Instructions for the task: Copy every line from the records below that carries the word "store".

Extracted information:
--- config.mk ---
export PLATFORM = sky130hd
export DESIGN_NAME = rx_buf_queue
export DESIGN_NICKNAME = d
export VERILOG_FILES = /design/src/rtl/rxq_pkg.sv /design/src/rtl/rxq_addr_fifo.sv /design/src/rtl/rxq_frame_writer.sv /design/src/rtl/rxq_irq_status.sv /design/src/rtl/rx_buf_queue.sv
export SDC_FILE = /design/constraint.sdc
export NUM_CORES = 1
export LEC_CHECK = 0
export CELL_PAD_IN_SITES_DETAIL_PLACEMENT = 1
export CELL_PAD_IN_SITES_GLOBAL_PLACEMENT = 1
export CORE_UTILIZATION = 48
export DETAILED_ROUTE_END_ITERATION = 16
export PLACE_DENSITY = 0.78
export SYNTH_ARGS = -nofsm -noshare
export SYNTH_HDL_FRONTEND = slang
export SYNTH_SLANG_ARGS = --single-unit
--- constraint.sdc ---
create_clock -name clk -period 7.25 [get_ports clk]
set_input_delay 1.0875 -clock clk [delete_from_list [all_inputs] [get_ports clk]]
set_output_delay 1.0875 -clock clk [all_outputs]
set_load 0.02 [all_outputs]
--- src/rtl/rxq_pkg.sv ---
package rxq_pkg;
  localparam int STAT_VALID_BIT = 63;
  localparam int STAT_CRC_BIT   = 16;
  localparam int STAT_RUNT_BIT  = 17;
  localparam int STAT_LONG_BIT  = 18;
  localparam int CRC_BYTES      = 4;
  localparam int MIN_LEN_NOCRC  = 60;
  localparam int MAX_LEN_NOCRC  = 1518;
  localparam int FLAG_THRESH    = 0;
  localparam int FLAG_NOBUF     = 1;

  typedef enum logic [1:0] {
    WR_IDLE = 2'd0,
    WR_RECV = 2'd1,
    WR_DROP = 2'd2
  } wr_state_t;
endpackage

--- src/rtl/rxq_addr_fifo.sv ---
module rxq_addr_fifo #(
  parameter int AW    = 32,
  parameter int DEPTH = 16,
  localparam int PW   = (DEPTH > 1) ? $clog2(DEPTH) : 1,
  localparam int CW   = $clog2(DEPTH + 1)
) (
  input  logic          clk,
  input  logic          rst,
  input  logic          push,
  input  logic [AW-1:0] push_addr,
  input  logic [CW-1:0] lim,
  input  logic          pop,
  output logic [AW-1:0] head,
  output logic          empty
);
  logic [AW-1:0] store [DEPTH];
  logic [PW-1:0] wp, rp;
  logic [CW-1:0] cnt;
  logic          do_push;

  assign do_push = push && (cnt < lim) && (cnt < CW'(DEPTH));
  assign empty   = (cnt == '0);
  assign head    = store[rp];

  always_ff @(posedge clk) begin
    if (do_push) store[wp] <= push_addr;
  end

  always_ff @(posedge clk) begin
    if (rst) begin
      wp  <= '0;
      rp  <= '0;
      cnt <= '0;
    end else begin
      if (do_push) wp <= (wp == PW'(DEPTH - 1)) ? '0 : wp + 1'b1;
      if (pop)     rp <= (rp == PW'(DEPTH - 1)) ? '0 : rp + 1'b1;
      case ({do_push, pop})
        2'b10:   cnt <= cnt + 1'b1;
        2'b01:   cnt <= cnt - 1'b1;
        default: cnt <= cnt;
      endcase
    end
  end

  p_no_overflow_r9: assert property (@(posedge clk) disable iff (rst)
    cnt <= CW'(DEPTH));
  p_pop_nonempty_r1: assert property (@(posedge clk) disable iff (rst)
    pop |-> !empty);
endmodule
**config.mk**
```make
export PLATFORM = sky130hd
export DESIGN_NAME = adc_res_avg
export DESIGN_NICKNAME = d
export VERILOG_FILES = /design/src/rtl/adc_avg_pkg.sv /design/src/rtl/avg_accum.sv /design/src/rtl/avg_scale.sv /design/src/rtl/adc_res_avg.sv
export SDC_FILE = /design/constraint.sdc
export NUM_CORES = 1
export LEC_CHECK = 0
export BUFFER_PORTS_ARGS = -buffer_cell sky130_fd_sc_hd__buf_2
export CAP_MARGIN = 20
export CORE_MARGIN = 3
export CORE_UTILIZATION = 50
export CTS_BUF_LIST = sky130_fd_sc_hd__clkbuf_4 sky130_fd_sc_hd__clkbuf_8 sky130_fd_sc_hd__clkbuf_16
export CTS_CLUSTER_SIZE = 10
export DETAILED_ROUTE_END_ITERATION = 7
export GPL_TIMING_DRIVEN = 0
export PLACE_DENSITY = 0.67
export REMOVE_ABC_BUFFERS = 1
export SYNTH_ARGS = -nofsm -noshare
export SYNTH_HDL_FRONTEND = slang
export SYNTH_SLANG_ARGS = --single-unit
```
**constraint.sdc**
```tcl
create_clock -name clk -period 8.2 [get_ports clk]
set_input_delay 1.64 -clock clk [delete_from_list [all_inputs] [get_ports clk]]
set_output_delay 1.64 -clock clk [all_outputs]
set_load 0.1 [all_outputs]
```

Result:
  logic [AW-1:0] store [DEPTH];
  assign head    = store[rp];
    if (do_push) store[wp] <= push_addr;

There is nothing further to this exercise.